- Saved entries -
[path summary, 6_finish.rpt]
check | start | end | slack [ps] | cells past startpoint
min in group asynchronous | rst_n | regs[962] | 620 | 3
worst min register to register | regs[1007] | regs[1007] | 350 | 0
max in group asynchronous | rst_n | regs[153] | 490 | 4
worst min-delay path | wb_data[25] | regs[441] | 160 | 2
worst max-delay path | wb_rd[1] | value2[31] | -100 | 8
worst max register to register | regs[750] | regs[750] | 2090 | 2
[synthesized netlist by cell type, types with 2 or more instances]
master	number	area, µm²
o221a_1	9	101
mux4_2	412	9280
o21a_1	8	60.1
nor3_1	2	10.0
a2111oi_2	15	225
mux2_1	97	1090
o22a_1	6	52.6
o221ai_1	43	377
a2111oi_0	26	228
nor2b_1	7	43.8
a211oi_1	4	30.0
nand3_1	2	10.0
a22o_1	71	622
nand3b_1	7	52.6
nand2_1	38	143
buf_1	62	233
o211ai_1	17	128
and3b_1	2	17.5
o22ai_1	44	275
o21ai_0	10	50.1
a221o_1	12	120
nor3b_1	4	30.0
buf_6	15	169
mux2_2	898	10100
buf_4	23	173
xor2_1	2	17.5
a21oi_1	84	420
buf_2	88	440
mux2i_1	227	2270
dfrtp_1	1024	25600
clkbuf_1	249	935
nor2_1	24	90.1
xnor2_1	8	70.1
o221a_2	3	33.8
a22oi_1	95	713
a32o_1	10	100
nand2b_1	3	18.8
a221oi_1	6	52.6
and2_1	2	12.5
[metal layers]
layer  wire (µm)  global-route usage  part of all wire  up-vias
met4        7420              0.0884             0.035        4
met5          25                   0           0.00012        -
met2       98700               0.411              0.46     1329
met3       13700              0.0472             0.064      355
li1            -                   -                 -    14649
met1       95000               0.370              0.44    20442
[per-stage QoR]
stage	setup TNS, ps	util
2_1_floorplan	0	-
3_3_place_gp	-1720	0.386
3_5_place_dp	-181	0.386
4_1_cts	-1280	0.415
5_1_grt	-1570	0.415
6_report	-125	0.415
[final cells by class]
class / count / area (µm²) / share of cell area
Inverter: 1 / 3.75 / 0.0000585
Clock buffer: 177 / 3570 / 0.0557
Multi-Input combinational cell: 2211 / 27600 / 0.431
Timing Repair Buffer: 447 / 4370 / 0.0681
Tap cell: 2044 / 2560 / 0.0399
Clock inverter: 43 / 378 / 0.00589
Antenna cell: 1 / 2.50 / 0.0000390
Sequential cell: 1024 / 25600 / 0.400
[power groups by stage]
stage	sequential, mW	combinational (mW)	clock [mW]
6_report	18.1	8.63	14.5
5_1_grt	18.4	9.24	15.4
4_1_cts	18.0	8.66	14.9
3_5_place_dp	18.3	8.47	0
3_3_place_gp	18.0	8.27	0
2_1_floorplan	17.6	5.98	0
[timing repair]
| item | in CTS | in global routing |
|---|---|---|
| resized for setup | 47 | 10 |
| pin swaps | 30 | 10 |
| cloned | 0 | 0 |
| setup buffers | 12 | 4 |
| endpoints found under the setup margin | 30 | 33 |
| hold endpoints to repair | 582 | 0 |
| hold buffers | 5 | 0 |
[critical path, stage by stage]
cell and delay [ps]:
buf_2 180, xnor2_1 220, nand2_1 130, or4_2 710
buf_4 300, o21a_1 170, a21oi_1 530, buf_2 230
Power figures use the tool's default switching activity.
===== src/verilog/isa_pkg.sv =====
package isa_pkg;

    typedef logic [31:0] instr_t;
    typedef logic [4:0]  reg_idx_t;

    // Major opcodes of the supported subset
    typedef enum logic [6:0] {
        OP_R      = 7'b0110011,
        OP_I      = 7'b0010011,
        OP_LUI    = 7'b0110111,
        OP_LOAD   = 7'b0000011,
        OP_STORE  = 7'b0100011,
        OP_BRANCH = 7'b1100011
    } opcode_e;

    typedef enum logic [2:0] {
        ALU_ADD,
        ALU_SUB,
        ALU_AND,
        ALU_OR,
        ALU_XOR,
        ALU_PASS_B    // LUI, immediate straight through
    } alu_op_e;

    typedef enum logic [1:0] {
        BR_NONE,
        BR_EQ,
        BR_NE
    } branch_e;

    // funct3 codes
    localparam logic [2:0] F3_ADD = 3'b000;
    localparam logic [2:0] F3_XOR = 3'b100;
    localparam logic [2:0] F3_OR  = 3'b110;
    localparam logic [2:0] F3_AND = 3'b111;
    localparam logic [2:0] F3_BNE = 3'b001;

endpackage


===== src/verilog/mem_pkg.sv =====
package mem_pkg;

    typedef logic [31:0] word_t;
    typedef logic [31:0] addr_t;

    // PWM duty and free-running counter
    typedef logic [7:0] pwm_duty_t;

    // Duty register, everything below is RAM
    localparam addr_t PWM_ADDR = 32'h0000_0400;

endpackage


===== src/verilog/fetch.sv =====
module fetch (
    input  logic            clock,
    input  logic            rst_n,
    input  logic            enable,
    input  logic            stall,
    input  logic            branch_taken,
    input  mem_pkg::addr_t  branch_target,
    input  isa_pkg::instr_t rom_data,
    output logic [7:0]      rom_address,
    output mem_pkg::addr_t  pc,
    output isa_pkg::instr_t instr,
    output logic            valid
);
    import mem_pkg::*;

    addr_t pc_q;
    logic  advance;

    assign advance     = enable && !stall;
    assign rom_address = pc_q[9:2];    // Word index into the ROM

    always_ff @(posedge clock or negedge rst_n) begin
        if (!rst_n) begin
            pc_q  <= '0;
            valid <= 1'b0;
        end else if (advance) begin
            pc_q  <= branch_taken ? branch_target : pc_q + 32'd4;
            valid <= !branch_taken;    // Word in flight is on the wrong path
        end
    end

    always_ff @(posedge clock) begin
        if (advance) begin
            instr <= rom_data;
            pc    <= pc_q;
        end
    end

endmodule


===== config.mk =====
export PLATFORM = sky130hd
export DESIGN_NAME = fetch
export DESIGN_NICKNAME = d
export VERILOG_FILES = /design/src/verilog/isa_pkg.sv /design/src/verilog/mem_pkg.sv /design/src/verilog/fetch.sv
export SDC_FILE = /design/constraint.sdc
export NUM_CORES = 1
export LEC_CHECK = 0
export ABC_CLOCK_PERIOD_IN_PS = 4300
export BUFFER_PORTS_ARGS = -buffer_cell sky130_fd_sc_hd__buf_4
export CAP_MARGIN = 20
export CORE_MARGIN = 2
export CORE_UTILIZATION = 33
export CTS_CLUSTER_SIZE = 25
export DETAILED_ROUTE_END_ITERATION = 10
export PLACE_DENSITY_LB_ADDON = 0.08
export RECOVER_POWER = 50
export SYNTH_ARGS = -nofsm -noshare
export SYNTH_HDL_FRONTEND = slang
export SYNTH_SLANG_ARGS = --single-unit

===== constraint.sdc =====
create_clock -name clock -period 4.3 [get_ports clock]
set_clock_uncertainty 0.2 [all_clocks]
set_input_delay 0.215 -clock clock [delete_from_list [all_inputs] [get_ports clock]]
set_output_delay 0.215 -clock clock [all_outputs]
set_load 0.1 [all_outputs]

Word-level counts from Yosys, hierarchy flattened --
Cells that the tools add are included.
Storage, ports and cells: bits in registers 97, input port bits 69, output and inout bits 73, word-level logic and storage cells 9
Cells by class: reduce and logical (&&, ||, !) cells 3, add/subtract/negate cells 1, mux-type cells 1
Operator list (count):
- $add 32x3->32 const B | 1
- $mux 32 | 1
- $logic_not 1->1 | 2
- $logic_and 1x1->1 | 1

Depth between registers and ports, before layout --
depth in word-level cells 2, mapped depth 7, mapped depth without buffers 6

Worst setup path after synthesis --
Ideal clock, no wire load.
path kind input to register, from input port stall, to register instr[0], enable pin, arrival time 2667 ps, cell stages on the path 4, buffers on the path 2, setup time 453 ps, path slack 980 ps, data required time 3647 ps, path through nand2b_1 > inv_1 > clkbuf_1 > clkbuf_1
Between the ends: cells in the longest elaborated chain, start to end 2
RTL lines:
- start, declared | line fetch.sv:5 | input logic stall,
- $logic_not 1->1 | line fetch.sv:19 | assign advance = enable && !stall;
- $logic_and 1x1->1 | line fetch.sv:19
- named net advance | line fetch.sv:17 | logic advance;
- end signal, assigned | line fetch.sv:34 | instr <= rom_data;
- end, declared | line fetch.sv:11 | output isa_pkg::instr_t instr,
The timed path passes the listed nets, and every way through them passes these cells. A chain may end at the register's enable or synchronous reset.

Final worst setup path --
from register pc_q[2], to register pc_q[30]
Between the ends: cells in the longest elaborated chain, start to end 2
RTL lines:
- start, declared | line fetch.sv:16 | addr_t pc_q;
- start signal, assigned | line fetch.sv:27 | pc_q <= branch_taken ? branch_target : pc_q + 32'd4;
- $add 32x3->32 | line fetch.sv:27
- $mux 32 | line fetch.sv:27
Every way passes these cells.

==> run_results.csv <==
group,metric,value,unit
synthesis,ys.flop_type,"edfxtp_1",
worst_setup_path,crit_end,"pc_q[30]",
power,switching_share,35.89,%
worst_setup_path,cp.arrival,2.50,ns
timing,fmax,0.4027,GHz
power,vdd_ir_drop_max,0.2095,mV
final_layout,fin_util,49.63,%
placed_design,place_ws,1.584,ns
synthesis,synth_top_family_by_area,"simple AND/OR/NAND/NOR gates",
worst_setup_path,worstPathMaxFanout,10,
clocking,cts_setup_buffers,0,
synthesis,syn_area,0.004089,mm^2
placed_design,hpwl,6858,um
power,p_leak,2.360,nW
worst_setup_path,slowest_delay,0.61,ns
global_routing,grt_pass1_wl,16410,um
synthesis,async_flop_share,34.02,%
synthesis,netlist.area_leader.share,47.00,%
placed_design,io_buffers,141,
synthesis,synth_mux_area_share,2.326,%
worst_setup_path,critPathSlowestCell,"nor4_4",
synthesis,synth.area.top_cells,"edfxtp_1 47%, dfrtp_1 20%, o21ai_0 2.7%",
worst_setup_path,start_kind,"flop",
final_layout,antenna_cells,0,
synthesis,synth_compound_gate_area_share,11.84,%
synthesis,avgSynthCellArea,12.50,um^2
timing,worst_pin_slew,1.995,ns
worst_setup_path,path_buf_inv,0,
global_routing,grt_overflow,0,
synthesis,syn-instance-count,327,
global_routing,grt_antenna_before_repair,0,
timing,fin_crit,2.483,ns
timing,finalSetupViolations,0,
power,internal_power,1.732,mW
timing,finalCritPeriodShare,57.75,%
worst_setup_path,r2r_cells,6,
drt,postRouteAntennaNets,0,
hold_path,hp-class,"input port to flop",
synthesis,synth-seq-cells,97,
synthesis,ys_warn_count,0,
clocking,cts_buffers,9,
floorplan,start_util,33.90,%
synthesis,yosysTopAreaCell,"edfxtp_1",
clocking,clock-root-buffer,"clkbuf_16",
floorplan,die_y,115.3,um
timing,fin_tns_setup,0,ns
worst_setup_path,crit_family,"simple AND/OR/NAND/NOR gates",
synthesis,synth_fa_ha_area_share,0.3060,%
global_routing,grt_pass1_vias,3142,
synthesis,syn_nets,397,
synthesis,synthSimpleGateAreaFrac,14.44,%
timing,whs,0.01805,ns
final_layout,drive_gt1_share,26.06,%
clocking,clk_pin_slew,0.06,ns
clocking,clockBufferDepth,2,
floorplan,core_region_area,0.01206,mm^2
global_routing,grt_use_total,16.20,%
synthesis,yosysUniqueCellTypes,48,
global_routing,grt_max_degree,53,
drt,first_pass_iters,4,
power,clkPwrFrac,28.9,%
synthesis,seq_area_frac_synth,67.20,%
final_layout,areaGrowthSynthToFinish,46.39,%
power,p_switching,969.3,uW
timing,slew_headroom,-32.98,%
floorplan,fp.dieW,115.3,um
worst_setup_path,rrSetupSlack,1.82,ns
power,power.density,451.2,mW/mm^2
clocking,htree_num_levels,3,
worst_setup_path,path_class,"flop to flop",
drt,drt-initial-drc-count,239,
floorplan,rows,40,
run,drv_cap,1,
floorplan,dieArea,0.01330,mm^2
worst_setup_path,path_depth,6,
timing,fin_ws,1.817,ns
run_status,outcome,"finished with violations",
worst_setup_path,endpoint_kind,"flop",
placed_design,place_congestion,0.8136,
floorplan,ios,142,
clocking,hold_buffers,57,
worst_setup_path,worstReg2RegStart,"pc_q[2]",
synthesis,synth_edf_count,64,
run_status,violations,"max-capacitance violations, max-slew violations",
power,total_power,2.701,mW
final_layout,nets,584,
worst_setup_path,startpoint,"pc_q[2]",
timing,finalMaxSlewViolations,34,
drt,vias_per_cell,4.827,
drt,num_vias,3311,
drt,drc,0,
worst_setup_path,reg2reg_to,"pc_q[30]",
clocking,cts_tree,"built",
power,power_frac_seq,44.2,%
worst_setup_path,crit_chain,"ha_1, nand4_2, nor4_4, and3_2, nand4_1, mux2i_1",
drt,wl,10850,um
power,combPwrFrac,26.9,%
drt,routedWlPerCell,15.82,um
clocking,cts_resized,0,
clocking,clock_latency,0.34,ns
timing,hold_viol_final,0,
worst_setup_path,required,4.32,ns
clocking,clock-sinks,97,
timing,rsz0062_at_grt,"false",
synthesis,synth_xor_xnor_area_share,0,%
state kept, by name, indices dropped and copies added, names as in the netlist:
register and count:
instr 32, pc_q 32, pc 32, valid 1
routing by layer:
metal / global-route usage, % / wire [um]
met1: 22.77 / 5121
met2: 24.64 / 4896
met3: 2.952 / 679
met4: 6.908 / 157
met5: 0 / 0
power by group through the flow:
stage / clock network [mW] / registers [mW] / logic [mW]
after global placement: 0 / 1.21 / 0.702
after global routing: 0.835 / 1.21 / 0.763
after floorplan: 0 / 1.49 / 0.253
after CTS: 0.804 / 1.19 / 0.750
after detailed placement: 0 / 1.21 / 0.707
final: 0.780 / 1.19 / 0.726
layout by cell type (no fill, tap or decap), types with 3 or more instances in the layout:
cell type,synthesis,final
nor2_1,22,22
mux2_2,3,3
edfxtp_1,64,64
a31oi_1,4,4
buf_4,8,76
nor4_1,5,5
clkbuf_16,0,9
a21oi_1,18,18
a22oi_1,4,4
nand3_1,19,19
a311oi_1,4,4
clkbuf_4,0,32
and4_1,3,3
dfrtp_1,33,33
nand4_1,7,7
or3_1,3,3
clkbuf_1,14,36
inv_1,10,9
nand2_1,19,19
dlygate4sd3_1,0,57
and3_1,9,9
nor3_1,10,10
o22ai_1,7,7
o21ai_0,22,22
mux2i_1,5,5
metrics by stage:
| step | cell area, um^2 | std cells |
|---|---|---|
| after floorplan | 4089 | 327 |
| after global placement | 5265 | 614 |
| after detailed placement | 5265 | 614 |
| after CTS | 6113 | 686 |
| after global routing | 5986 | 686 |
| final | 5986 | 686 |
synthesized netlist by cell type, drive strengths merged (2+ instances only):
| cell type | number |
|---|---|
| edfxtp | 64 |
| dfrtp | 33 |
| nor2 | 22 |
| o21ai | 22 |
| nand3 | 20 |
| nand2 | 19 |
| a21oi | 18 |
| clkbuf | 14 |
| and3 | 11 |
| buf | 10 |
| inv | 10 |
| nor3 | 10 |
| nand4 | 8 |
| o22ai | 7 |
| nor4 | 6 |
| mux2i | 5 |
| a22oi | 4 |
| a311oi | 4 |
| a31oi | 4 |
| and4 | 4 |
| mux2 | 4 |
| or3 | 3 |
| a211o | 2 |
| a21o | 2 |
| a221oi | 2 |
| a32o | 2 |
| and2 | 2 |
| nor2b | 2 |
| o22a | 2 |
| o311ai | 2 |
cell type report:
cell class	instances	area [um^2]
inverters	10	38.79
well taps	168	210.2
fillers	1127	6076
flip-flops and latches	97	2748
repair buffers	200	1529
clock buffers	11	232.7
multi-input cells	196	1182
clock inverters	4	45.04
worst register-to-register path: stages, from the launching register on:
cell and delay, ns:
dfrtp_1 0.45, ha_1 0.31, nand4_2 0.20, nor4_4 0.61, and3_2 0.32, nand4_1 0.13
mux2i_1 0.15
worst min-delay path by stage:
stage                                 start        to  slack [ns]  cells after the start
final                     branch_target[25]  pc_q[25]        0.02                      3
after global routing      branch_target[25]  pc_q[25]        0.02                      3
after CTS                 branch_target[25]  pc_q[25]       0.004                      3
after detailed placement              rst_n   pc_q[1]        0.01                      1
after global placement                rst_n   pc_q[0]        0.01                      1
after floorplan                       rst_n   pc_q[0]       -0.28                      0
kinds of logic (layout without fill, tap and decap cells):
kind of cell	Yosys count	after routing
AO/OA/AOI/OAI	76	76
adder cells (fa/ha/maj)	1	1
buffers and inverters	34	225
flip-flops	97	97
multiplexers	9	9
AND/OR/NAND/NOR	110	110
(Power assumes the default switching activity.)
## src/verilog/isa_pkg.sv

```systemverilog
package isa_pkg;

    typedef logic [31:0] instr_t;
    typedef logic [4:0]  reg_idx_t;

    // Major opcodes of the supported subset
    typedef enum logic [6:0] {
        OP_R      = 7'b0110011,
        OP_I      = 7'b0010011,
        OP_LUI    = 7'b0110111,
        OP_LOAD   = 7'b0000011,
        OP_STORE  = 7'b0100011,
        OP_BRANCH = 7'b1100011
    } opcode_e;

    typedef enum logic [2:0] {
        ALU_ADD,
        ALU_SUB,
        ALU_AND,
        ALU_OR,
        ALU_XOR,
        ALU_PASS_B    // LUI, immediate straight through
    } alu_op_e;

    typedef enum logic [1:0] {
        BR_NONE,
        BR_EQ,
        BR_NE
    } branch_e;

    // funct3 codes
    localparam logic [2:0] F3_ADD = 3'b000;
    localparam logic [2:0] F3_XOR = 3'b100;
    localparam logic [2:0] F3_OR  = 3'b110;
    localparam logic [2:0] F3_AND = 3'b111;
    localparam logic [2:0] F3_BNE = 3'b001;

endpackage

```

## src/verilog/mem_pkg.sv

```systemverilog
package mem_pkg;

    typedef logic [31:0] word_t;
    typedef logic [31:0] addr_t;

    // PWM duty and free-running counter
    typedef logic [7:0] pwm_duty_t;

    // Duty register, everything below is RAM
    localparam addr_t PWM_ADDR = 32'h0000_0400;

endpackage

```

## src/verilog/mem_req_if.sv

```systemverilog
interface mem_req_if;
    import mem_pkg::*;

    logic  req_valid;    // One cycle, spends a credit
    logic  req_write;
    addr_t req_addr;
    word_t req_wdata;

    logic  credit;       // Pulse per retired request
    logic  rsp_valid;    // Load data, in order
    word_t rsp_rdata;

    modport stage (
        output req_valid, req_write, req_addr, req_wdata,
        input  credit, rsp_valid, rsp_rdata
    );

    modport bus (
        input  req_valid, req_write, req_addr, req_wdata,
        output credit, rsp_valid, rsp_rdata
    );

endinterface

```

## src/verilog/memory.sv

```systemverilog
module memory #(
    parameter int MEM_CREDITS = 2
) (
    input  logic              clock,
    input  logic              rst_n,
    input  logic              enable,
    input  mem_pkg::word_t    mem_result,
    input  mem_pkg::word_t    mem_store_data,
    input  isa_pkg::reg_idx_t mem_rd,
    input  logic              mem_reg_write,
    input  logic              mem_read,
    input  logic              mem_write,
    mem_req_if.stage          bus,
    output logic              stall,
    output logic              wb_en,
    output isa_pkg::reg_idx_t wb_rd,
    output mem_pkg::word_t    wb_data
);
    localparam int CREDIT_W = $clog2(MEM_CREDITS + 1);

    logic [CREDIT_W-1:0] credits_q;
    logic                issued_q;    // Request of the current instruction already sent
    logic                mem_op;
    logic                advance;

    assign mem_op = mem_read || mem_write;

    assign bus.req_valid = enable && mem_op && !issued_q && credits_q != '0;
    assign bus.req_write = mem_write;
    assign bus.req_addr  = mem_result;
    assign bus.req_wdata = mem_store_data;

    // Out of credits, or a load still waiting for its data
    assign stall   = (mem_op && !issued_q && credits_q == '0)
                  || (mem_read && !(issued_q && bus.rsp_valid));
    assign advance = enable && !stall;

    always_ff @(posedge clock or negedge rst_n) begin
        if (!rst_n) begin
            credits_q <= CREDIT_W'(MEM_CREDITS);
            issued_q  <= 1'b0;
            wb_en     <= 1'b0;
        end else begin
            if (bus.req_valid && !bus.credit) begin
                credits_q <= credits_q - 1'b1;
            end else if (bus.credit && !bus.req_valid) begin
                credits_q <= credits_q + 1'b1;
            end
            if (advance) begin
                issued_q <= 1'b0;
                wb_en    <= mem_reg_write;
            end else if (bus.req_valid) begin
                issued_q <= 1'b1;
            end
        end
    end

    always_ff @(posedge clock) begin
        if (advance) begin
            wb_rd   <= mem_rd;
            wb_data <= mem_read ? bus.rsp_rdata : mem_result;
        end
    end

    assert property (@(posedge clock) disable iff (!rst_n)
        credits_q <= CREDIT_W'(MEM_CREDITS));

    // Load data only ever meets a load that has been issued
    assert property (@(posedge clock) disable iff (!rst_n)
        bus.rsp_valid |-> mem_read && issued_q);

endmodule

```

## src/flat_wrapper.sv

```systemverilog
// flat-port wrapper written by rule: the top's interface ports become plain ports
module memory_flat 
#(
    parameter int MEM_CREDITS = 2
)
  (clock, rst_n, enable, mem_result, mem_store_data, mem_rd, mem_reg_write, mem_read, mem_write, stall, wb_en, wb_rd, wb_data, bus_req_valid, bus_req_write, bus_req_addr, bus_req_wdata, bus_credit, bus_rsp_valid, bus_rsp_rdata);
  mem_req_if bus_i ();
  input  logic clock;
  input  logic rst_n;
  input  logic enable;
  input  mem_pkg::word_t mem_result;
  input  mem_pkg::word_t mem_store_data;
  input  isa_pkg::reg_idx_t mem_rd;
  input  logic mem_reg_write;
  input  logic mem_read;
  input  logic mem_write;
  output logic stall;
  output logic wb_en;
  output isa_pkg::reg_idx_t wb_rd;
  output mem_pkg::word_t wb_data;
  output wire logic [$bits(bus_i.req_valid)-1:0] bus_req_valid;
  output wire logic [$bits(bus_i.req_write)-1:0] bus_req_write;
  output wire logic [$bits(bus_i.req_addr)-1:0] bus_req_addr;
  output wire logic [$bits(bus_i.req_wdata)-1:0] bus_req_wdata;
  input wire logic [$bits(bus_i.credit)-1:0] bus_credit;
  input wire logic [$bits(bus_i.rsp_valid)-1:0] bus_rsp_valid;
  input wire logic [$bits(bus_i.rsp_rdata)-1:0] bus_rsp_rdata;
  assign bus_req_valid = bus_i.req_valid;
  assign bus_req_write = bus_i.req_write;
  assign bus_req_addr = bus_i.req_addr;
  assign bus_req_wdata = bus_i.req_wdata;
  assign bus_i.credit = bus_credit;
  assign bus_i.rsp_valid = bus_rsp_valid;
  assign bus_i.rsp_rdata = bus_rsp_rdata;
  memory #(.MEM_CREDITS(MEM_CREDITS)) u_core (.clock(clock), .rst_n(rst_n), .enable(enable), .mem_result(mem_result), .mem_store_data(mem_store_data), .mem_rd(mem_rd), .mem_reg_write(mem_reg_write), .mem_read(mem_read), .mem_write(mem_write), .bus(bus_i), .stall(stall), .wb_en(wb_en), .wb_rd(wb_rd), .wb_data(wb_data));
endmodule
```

- Try it -
Copy the lines above exactly, beginning at the line that has "[timing repair]" and stopping after the line that has "[critical path, stage by stage]", and omit the rest.

- Exercise output -
[timing repair]
| item | in CTS | in global routing |
|---|---|---|
| resized for setup | 47 | 10 |
| pin swaps | 30 | 10 |
| cloned | 0 | 0 |
| setup buffers | 12 | 4 |
| endpoints found under the setup margin | 30 | 33 |
| hold endpoints to repair | 582 | 0 |
| hold buffers | 5 | 0 |
[critical path, stage by stage]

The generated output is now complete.